Listed entries:
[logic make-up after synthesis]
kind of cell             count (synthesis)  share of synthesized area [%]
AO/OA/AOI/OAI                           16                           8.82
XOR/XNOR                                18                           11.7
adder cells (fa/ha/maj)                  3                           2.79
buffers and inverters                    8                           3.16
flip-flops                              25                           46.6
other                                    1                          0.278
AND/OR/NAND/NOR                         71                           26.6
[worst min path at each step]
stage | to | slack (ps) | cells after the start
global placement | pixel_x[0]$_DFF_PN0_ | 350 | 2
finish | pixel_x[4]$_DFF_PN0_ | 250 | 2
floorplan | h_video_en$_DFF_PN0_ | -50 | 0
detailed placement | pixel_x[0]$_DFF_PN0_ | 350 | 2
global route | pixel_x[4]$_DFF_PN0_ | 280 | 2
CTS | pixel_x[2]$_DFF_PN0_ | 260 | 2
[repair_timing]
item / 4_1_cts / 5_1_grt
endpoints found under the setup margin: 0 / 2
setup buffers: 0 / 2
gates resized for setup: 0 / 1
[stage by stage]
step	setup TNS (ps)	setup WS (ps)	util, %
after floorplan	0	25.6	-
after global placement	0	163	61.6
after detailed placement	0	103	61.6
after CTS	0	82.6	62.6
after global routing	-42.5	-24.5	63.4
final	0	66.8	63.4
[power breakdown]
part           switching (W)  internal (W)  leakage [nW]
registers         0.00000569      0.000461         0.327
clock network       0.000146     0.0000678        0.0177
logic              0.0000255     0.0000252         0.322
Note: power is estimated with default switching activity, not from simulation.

Your goal:
The response should consist of all the entries, set down exactly.

Result of the exercise:
[logic make-up after synthesis]
kind of cell             count (synthesis)  share of synthesized area [%]
AO/OA/AOI/OAI                           16                           8.82
XOR/XNOR                                18                           11.7
adder cells (fa/ha/maj)                  3                           2.79
buffers and inverters                    8                           3.16
flip-flops                              25                           46.6
other                                    1                          0.278
AND/OR/NAND/NOR                         71                           26.6
[worst min path at each step]
stage | to | slack (ps) | cells after the start
global placement | pixel_x[0]$_DFF_PN0_ | 350 | 2
finish | pixel_x[4]$_DFF_PN0_ | 250 | 2
floorplan | h_video_en$_DFF_PN0_ | -50 | 0
detailed placement | pixel_x[0]$_DFF_PN0_ | 350 | 2
global route | pixel_x[4]$_DFF_PN0_ | 280 | 2
CTS | pixel_x[2]$_DFF_PN0_ | 260 | 2
[repair_timing]
item / 4_1_cts / 5_1_grt
endpoints found under the setup margin: 0 / 2
setup buffers: 0 / 2
gates resized for setup: 0 / 1
[stage by stage]
step	setup TNS (ps)	setup WS (ps)	util, %
after floorplan	0	25.6	-
after global placement	0	163	61.6
after detailed placement	0	103	61.6
after CTS	0	82.6	62.6
after global routing	-42.5	-24.5	63.4
final	0	66.8	63.4
[power breakdown]
part           switching (W)  internal (W)  leakage [nW]
registers         0.00000569      0.000461         0.327
clock network       0.000146     0.0000678        0.0177
logic              0.0000255     0.0000252         0.322
Note: power is estimated with default switching activity, not from simulation.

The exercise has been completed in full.